(Stored data entries)
^^^^^^^^^^^^^^^^

`config.mk`:
```
export PLATFORM = sky130hd
export DESIGN_NAME = ifetch_ctrl
export DESIGN_NICKNAME = d
export VERILOG_FILES = /design/src/rtl/ifetch_ctrl_pkg.sv /design/src/rtl/ifetch_fifo.sv /design/src/rtl/ifetch_ctrl.sv
export SDC_FILE = /design/constraint.sdc
export NUM_CORES = 1
export LEC_CHECK = 0
export CAP_MARGIN = 5
export CORE_MARGIN = 5
export CORE_UTILIZATION = 49
export DETAILED_ROUTE_END_ITERATION = 7
export PLACE_DENSITY_LB_ADDON = 0.08
export RECOVER_POWER = 25
export SYNTH_ARGS = -nofsm -noshare
export SYNTH_HDL_FRONTEND = slang
export SYNTH_HIERARCHICAL = 1
export SYNTH_SLANG_ARGS = --single-unit
```
`constraint.sdc`:
```
create_clock -name clk -period 4.35 [get_ports clk]
set_input_delay 0.6525 -clock clk [delete_from_list [all_inputs] [get_ports clk]]
set_output_delay 0.6525 -clock clk [all_outputs]
set_load 0.05 [all_outputs]
```
`src/rtl/ifetch_ctrl_pkg.sv`:
```
// Shared MIPS32 fetch definitions: front-end state encoding and halt opcode.
// Latency: n/a (types and constants only).
// Backpressure: n/a.
package ifetch_ctrl_pkg;

  typedef enum logic [1:0] {
    ST_IDLE   = 2'd0,
    ST_RUN    = 2'd1,
    ST_HALTED = 2'd2
  } state_t;

  localparam logic [5:0] HALT_OPCODE = 6'h3F;

  function automatic logic is_halt(input logic [31:0] instr);
    return instr[31:26] == HALT_OPCODE;
  endfunction

endpackage

```
`src/rtl/ifetch_fifo.sv`:
```
// Prefetch buffer: DEPTH entries of {instr, pc}, with a single-cycle flush.
// Latency: a write at edge N is visible at the head after edge N.
// Backpressure: caller writes only when !full or while reading; flush beats wr/rd.
// Ports: flush/wr_en/rd_en controls, wr_instr/wr_pc tail data,
//        vld/full status, head_instr/head_pc head entry.
module ifetch_fifo #(
  parameter int AW    = 10,
  parameter int DEPTH = 2
) (
  input  logic          clk,
  input  logic          rst,
  input  logic          flush,
  input  logic          wr_en,
  input  logic [31:0]   wr_instr,
  input  logic [AW-1:0] wr_pc,
  input  logic          rd_en,
  output logic          vld,
  output logic          full,
  output logic [31:0]   head_instr,
  output logic [AW-1:0] head_pc
);

  localparam int PW = (DEPTH > 1) ? $clog2(DEPTH) : 1;
  localparam int CW = $clog2(DEPTH + 1);

  logic [31:0]   instr_mem [DEPTH];
  logic [AW-1:0] pc_mem    [DEPTH];
  logic [PW-1:0] head, tail;
  logic [CW-1:0] count;
  logic          do_wr, do_rd;

  function automatic logic [PW-1:0] ptr_next(input logic [PW-1:0] p);
    return (p == PW'(DEPTH - 1)) ? '0 : p + PW'(1);
  endfunction

  assign vld        = (count != '0);
  assign full       = (count == CW'(DEPTH));
  assign do_rd      = rd_en && vld;
  // A write into a full buffer is only legal when the head leaves the same edge.
  assign do_wr      = wr_en && (!full || do_rd);
  assign head_instr = instr_mem[head];
  assign head_pc    = pc_mem[head];

  always_ff @(posedge clk) begin
    if (rst) begin
      head  <= '0;
      tail  <= '0;
      count <= '0;
      for (int i = 0; i < DEPTH; i++) begin
        instr_mem[i] <= '0;
        pc_mem[i]    <= '0;
      end
    end else if (flush) begin
      // Stale entries stay in storage; only the pointers and count are cleared.
      head  <= '0;
      tail  <= '0;
      count <= '0;
    end else begin
      if (do_wr) begin
        instr_mem[tail] <= wr_instr;
        pc_mem[tail]    <= wr_pc;
        tail            <= ptr_next(tail);
      end
      if (do_rd) begin
        head <= ptr_next(head);
      end
      if (do_wr && !do_rd) begin
        count <= count + CW'(1);
      end else if (do_rd && !do_wr) begin
        count <= count - CW'(1);
      end
    end
  end

endmodule

```
`src/rtl/ifetch_ctrl.sv`:
```
// Instruction fetch controller: drives a combinational imem and fills a prefetch buffer.
// Latency: start/redirect at edge N -> first fetch at N+1 -> out_valid after N+1.
// Backpressure: out_ready low stalls fetch once the buffer is full; head is held stable.
// Ports: clk/rst; start, redirect_valid/redirect_pc controls; imem_addr/imem_data memory;
//        out_valid/out_ready/out_instr/out_pc decode handshake; halted status.
module ifetch_ctrl
  import ifetch_ctrl_pkg::*;
#(
  parameter int AW    = 10,
  parameter int DEPTH = 2
) (
  input  logic          clk,
  input  logic          rst,
  input  logic          start,
  input  logic          redirect_valid,
  input  logic [AW-1:0] redirect_pc,
  output logic [31:0]   imem_addr,
  input  logic [31:0]   imem_data,
  output logic          out_valid,
  input  logic          out_ready,
  output logic [31:0]   out_instr,
  output logic [AW-1:0] out_pc,
  output logic          halted
);

  state_t        state;
  logic [AW-1:0] pc;
  logic          fifo_full;
  logic          pop;
  logic          redirect_take;
  logic          fetch;

  assign pop           = out_valid && out_ready;
  // Redirects only count once the front end has been started.
  assign redirect_take = redirect_valid && (state != ST_IDLE);
  assign fetch         = (state == ST_RUN) && !redirect_take && (!fifo_full || pop);
  assign imem_addr     = {{(32 - AW){1'b0}}, pc};

  always_ff @(posedge clk) begin
    if (rst) begin
      state  <= ST_IDLE;
      pc     <= '0;
      halted <= 1'b0;
    end else if (redirect_take) begin
      state  <= ST_RUN;
      pc     <= redirect_pc;
      halted <= 1'b0;
    end else begin
      case (state)
        ST_IDLE: begin
          if (start) begin
            state <= ST_RUN;
            pc    <= '0;
          end
        end
        ST_RUN: begin
          if (fetch) begin
            pc <= pc + AW'(1);
            // The halt word itself is enqueued; fetching stops after it.
            if (is_halt(imem_data)) begin
              state  <= ST_HALTED;
              halted <= 1'b1;
            end
          end
        end
        default: begin
        end
      endcase
    end
  end

  ifetch_fifo #(
    .AW    (AW),
    .DEPTH (DEPTH)
  ) u_fifo (
    .clk        (clk),
    .rst        (rst),
    .flush      (redirect_take),
    .wr_en      (fetch),
    .wr_instr   (imem_data),
    .wr_pc      (pc),
    .rd_en      (pop),
    .vld        (out_valid),
    .full       (fifo_full),
    .head_instr (out_instr),
    .head_pc    (out_pc)
  );

endmodule

```
Word level (Yosys, flattened, before mapping)
Memory sizes are Yosys's and may differ from the RTL's. A register that Yosys moved wholly into a read port is not among the register bits. Index checks and enable logic that the tools add are counted.

RAM bits: 84. Flip-flop bits (word level): 17. Bits of input ports: 47. Output and inout bits: 76. Memories kept: 2. Logic and storage cells: 79.

Memories: u_fifo.instr_mem (words 2, width 32, read ports 1, clocked after Yosys merged registers in 1, wr ports 2, line ifetch_fifo.sv:26) `logic [31:0] instr_mem [DEPTH];`; u_fifo.pc_mem (words 2, width 10, read ports 1, clocked after Yosys merged registers in 1, wr ports 2, line ifetch_fifo.sv:27) `logic [AW-1:0] pc_mem [DEPTH];`.

$add $sub $neg: 5. Reductions and logical operators: 27. Eq/ne operators: 9. Multiplexer cells: 29.

Operators by type and width (count): $mux 10 (4); $mux 32 (1); $reduce_or 32->1 (1); $pmux 10 s2 (1); $mux 1 (17); $add 10x1->10 const B (1); $mux 2 (5); $reduce_or 10->1 (1); $logic_and 1x1->1 (8); $reduce_and 4->1 (2); $reduce_bool 2->1 (4); $eq 6x6->1 const B (1); $ne 3x2->1 const B (2); $reduce_and 3->1 (2); $logic_not 1->1 (4); $ne 2x1->1 const B (2); $pmux 2 s2 (1); $ne 3x3->1 const B (1); $reduce_bool 3->1 (1); $add 1x1->1 const B (2); $add 2x1->2 const B (1); $eq 2x1->1 const B (1); $eq 2x2->1 const B (1); $logic_not 2->1 (1); other kinds (4) (5).

Logic depth before layout (Yosys ltp)
Gate-level depths: netlist of the first run.

Depth after elaboration: 12. Mapped depth: 9. Depth with buffers taken out: 8.

Modules after synthesis
The synthesis of the first run kept the hierarchy.

Modules (own cells, without submodules): ifetch_fifo (area each 3878.7 µm², times used 1, cells an instance 250, seq. area each 2622.5 µm²); ifetch_ctrl (area each 943.4 µm², times used 1, cells an instance 127, seq. area each 260.2 µm²).

Worst setup path before layout of the first run
OpenSTA, ideal clock, no wires.

Kind: input to register. Start: input redirect_valid. End: memory u_fifo.instr_mem[1][0], enable pin. Setup slack: 1119 ps. Data arrival time: 2830 ps. Stages: 6. Path buffers: 2. Setup time: 402 ps. Data required time: 3948 ps. Path through: or3b_1 > clkbuf_2 > clkbuf_1 > nor2_1 > nor3b_4 > or2_1.

RTL lines: from (decl) (line ifetch_ctrl.sv:15) `input logic redirect_valid,`; to (decl) (line ifetch_fifo.sv:26).

==> results of run 1 <==
[power groups by stage]
stage,clock (W),combinational [W],sequential [W]
detailed placement,0,0.000409,0.00115
global route,0.000661,0.000426,0.00114
floorplan,0,0.000273,0.00116
finish,0.000604,0.000403,0.00113
global placement,0,0.000407,0.00115
CTS,0.000619,0.000411,0.00113
[cells by family after synthesis]
| group | share of synthesized area |
|---|---|
| AND/OR/NAND/NOR | 0.182 |
| XOR/XNOR | 0.00545 |
| flip-flops | 0.598 |
| other | 0.000778 |
| buffers and inverters | 0.0586 |
| AO/OA/AOI/OAI | 0.0524 |
| adder cells (fa/ha/maj) | 0.00519 |
| multiplexers | 0.0981 |
[registers in the layout, summed over array words and instances, names as in the netlist, named ones only]
name / count
u_fifo/pc_mem: 20
u_fifo/tail: 1
u_fifo/instr_mem: 64
u_fifo/head: 1
pc: 10
state: 2
halted: 1
u_fifo/count: 2
[metrics by stage]
step / total power, W / cells / utilization
after global routing: 0.00223 / 614 / 0.625
after CTS: 0.00216 / 614 / 0.626
after detailed placement: 0.00156 / 598 / 0.605
after floorplan: 0.00143 / 398 / -
final: 0.00214 / 614 / 0.625
after global placement: 0.00156 / 598 / 0.605
[cells in the mapped netlist, drive strengths merged, types with 2 or more instances]
cell type / n / area (um^2)
o21ai: 11 / 55.1
nor4: 3 / 18.8
a211oi: 2 / 15.0
clkbuf: 12 / 46.3
a21oi: 9 / 45.0
or2: 3 / 18.8
mux2: 42 / 473
nor3: 9 / 45.0
o21bai: 2 / 15.0
ha: 2 / 25.0
a21boi: 2 / 15.0
and3: 3 / 18.8
or3b: 2 / 20.0
nor3b: 5 / 53.8
nand2: 10 / 37.5
buf: 29 / 225
and2: 87 / 544
nor2b: 4 / 25.0
nand4: 3 / 18.8
inv: 3 / 11.3
xor2: 3 / 26.3
a221oi: 2 / 17.5
dfxtp: 18 / 360
edfxtp: 84 / 2520
nor2: 11 / 41.3
[routing by layer]
metal / routed length (um) / vias up / global-route usage
li1: - / 1506 / -
met1: 4070 / 1473 / 0.214
met2: 4850 / 100 / 0.276
met3: 613 / 15 / 0.0278
met4: 168 / 0 / 0.0659
met5: 0 / - / 0
[worst min-delay path by stage]
| stage | from | to | slack [ps] |
|---|---|---|---|
| after floorplan | state[0]$_SDFFE_PP0P_ | state[0]$_SDFFE_PP0P_ | 480 |
| after global placement | halted$_SDFFE_PP0P_ | halted$_SDFFE_PP0P_ | 480 |
| after detailed placement | halted$_SDFFE_PP0P_ | halted$_SDFFE_PP0P_ | 490 |
| after CTS | halted$_SDFFE_PP0P_ | halted$_SDFFE_PP0P_ | 500 |
| after global routing | halted$_SDFFE_PP0P_ | halted$_SDFFE_PP0P_ | 520 |
| final | halted$_SDFFE_PP0P_ | halted$_SDFFE_PP0P_ | 500 |
[layout make-up]
| class | count | area share |
|---|---|---|
| sequential | 102 | 0.477 |
| multi-input combinational | 252 | 0.285 |
| timing repair buffer | 108 | 0.175 |
| tap | 133 | 0.0275 |
| clock buffer | 9 | 0.0205 |
| clock inverter | 7 | 0.0130 |
| inverter | 3 | 0.00186 |
[critical path, delay by kind of cell]
family,cells,cell delay (ps)
buffers and inverters,2,910
and+or+nand+nor,4,1660
==> results by stage, run 1 <==
Outcome:
- The run finished with clean final reports.

Synth:
- The synthesized design contains 84 enable-type register cells.
- The netlist uses 48 different library cells.
- Counting flops and latches in the post-synthesis netlist gives 102.
- Of the synthesized area, sequential elements account for 0.598.
- The number of instances in the synthesized netlist is 377.
- The average instance area after synthesis is 12.8 um^2.
- For this run, asynchronously set or reset flops after synthesis account for 0.
- The synthesized netlist occupies a cell area of 4820 um^2.
- The commonest register cell after synthesis is sky130_fd_sc_hd__edfxtp_1.
- Yosys printed 6 warnings.

Clocking:
- The TritonCTS clock tree is built.
- The H-tree generated during clock tree synthesis spans 3 levels.
- The CTS clock-pin slew for the worst setup and hold paths is 100 ps.
- The number of setup buffers added after CTS is 0.
- Once the clock tree was built, the resizer swapped 0 gates to a different size.
- TritonCTS created 9 clock buffers.
- CTS placed an instance of sky130_fd_sc_hd__clkbuf_8 at the clock tree root.
- The number of buffers on the longest clock path is 2.
- At the later pin of the worst-skew pair, clock insertion delay measures 360 ps.
- The number of hold buffers added after cts is 0.
- The clock sink total is 102.

Die:
- The total number of placement rows is 36.
- The vertical die dimension is 109 um.
- The die extent in x is 109 um.
- The die covers 11900 um^2.
- In this run the standard cell core region covers 9680 um^2.
- The initial core utilization is 0.498.
- For this design the top-level I/O count stands at 123.

Power:
- The leakage power total is 2.29 nW.
- The share of total power dissipated in combinational logic is 0.188.
- The power per cell area is 353 nW/um^2.
- The analysis attributes to net switching a power of 0.000616 W.
- The internal power consumption is 0.00152 W.
- IR analysis of the VDD net gives a maximum drop of 0.144 mV.
- Of the total power, the share spent switching nets is 0.288.
- The power share of the clock group is 0.282.
- The portion of total power attributed to sequential cells is 0.529.

Global route:
- The global-route wire length before repair is 15000 um.
- The final global-route overflow total is 0.
- The initial antenna violation count is 0.
- The via count of the first global-routing pass is 3075.
- The pin count of the biggest net entering global routing is 44.
- The total global-route track usage is 0.165.

Drt:
- In the routed design, unresolved DRC markers number 0.
- The via-per-instance ratio is 5.04.
- The count of antenna-violating nets left after detailed routing is 0.
- The routed layout has 3094 vias.
- The sum of routed wire length over all layers is 9700 um.
- The average wire per cell in the routed design is 15.8 um.
- The first detailed-routing pass ran for 4 iterations.
- For this block, the initial DRC count from the detailed router was 81.

Worst setup path:
- The capturing element of the worst setup path is u_fifo/instr_mem[1][31]$_SDFFCE_PN0P_.
- In this design, the stage delay of the slowest critical-path cell is 610 ps.
- The startpoint class of the critical path is an input port.
- Of all nets on the critical path, the largest fanout is 24.
- Counting cells, the worst reg-to-reg path comes to 5.
- The worst register-to-register path begins at state[0]$_SDFFE_PP0P_.
- The critical path starts at redirect_valid.
- The capture instance of the worst register-to-register path is u_fifo/instr_mem[1][31]$_SDFFCE_PN0P_.
- On the critical path, the stage with the largest delay is an instance of sky130_fd_sc_hd__dlygate4sd3_1.
- The critical path is of the in2reg type.
- The required time reported for the critical path endpoint is 4410 ps.
- The signal on the critical path passes through dlygate4sd3_1, or3b_1, nor2_1, nor3b_1, or2_2, buf_4.
- The kind of end point of the critical path is a flip-flop.
- STA puts the critical path data arrival time at 3240 ps.
- The slack of the worst reg-to-reg path is 1650 ps.

STA:
- The worst path in the final design needs a cycle of 3180 ps, including I/O delays and setup.
- The upper clock frequency limit is 315 MHz.
- Setup slack closes at 1170 ps.
- The final hold slack is 500 ps.
- Setup violations remaining at the end of the flow were counted as 0.
- At the pin with the least slew margin, the transition time is 1040 ps.
- Setup repair after global routing left no endpoint under its margin.
- The clock skew after layout is 19.9 ps.
- The portion of the clock cycle consumed by the worst path in the final layout is 0.731.
- The final total negative setup slack is 0 ps.
- The number of hold violations in the final report is 0.
- The remaining max-slew budget at the tightest pin is 0.307.
- The number of max-slew violations in the final report is 0.

Layout:
- With fillers left out, the area of the finished cells amounts to 6050 um^2.
- The area of the multi-input gates is 1720 um^2.
- The proportion of layout cells with a drive suffix above 1 is 0.152.
- The area growth from synthesis to final layout is 25.5%.
- 0 antenna diodes ended up in the layout.
- The area used by sequential logic in the layout is 2880 um^2.
- In the layout the commonest cells are sky130_fd_sc_hd__and2_1, sky130_fd_sc_hd__clkdlybuf4s50_1, sky130_fd_sc_hd__edfxtp_1, sky130_fd_sc_hd__mux2_2, sky130_fd_sc_hd__conb_1.
- Fill cells in the final layout number 792.
- At the end of the flow, the number of nets in the layout was 525.

Min path:
- The depth of the worst hold-timing path is 2.
- The worst min-delay path category is reg2reg.

Flow run:
- The number of max-cap violations is 0.

Placement:
- The number of buffers added on ports is 100.
- Before CTS, the worst setup slack after placement is 901 ps.
- The instance area at placement is 5860 um^2.
- The weighted congestion reported at the end of routability-driven placement is 0.792.
- The sum of net half-perimeters after detailed placement is 6530 um.
Note: power is estimated with default switching activity, not from simulation.
==> inputs of run 2 (changes only) <==
==> constraint.sdc (replaced) <==
create_clock -name clk -period 3 [get_ports clk]
set_input_delay 0.45 -clock clk [delete_from_list [all_inputs] [get_ports clk]]
set_output_delay 0.45 -clock clk [all_outputs]
set_load 0.05 [all_outputs]
==> run 2 against run 1 <==
  * Global-route usage increased by 0.19 points
  * Worst hold slack about the same
  * Sequential share of layout area unchanged
  * Largest power group unchanged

^^^^^^^^^^^^^^^^

In the entries above, find lines with "counted" and copy each.

### OUTPUT BELOW
Memory sizes are Yosys's and may differ from the RTL's. A register that Yosys moved wholly into a read port is not among the register bits. Index checks and enable logic that the tools add are counted.
- Setup violations remaining at the end of the flow were counted as 0.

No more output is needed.